The records START

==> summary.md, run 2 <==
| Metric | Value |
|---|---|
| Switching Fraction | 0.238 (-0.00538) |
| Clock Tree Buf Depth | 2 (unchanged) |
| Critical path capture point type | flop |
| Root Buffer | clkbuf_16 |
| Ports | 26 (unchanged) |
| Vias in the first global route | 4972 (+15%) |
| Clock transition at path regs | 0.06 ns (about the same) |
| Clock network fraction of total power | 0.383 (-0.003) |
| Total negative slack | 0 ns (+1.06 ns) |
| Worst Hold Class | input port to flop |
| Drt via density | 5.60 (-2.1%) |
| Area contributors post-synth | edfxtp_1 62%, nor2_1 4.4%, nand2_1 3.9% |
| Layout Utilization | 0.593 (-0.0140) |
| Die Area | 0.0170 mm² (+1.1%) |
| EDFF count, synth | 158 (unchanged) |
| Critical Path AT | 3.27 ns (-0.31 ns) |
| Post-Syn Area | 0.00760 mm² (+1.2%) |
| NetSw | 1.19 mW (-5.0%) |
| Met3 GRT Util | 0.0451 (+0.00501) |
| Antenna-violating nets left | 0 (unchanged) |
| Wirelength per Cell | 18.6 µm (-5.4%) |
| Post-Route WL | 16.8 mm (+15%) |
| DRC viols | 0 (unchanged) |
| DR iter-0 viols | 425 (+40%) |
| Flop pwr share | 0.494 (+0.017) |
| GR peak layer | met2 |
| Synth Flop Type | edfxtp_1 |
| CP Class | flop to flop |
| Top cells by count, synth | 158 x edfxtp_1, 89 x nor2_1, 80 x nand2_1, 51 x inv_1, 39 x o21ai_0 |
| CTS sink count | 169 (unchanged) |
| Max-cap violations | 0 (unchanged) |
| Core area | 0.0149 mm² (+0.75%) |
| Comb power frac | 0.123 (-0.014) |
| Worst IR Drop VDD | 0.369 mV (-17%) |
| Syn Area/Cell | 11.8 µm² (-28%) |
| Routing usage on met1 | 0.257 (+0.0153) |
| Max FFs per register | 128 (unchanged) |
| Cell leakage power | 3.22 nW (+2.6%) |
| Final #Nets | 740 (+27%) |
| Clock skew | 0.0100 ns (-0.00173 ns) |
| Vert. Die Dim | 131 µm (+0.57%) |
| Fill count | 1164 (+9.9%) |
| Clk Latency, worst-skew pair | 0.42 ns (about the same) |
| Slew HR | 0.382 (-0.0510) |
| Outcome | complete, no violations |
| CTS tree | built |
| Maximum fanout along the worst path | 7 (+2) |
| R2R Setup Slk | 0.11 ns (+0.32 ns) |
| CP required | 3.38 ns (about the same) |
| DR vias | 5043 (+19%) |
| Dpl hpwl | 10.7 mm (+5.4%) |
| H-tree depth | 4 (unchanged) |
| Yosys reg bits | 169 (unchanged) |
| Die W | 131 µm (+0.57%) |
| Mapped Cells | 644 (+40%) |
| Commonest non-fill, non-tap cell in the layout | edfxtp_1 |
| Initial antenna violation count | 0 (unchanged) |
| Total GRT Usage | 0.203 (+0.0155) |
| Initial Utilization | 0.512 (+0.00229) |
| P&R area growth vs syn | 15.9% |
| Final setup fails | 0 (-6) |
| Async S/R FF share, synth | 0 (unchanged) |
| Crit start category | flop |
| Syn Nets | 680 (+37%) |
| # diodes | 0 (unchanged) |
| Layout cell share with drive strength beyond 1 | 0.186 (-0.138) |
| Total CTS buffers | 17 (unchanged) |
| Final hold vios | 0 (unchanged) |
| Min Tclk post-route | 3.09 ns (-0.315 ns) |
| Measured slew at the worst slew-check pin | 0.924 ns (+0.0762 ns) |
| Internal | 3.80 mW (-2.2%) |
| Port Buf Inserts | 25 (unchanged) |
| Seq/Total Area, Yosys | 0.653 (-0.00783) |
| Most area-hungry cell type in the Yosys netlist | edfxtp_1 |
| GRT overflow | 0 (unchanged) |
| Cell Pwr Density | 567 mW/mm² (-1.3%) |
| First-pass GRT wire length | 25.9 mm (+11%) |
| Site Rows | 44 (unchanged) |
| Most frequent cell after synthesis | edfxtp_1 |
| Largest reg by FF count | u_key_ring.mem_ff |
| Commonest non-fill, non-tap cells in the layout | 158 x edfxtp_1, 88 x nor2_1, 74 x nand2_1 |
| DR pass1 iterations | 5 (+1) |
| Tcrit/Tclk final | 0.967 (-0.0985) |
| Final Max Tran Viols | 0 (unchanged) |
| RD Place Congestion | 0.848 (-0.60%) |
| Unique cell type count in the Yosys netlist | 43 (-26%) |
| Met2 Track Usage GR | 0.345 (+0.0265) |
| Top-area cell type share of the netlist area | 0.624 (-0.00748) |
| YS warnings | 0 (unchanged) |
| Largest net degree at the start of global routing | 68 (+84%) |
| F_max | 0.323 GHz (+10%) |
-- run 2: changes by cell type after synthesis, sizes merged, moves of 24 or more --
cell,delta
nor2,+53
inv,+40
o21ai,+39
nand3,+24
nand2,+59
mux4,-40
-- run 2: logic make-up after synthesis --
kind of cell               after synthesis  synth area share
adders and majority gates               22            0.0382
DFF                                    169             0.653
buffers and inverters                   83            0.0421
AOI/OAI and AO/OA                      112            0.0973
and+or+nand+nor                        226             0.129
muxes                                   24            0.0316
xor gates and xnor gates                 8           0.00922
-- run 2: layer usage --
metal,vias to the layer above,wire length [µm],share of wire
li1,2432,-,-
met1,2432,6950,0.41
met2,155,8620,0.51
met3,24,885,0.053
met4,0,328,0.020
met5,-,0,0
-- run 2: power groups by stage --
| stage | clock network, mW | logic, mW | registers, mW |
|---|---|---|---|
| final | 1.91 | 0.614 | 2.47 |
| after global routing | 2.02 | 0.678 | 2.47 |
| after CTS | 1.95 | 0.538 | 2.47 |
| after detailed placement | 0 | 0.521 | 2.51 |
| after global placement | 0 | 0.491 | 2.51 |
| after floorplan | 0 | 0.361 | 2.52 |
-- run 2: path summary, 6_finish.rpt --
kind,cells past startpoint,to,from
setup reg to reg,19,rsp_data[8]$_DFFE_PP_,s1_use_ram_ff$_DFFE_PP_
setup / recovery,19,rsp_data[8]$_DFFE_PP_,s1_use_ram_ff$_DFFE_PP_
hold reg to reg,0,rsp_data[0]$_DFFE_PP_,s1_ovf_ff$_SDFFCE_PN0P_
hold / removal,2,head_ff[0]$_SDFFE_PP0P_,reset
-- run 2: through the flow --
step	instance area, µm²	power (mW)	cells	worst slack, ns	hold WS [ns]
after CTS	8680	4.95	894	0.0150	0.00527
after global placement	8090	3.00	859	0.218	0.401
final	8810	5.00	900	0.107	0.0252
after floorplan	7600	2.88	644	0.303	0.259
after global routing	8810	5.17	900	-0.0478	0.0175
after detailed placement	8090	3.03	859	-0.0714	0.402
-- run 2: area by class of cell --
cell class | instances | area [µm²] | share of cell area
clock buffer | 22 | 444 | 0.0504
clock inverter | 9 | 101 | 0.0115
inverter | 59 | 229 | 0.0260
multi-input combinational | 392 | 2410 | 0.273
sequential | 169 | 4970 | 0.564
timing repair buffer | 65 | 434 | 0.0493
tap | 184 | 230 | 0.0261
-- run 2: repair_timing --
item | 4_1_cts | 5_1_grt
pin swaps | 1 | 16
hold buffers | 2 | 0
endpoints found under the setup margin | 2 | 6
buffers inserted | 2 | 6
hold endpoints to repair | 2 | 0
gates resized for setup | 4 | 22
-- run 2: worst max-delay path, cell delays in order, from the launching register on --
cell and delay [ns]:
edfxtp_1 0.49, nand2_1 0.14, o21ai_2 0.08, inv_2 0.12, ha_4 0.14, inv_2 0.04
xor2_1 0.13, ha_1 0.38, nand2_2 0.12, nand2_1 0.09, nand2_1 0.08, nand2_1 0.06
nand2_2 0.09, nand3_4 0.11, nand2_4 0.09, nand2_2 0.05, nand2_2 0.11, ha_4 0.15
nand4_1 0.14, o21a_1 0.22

The records END

Using the data above, reproduce exactly the lines between those holding "0.848 (-0.60%) |" and "GHz (+10%) |", inclusive, and no others.

→ Exercise solution:
| RD Place Congestion | 0.848 (-0.60%) |
| Unique cell type count in the Yosys netlist | 43 (-26%) |
| Met2 Track Usage GR | 0.345 (+0.0265) |
| Top-area cell type share of the netlist area | 0.624 (-0.00748) |
| YS warnings | 0 (unchanged) |
| Largest net degree at the start of global routing | 68 (+84%) |
| F_max | 0.323 GHz (+10%) |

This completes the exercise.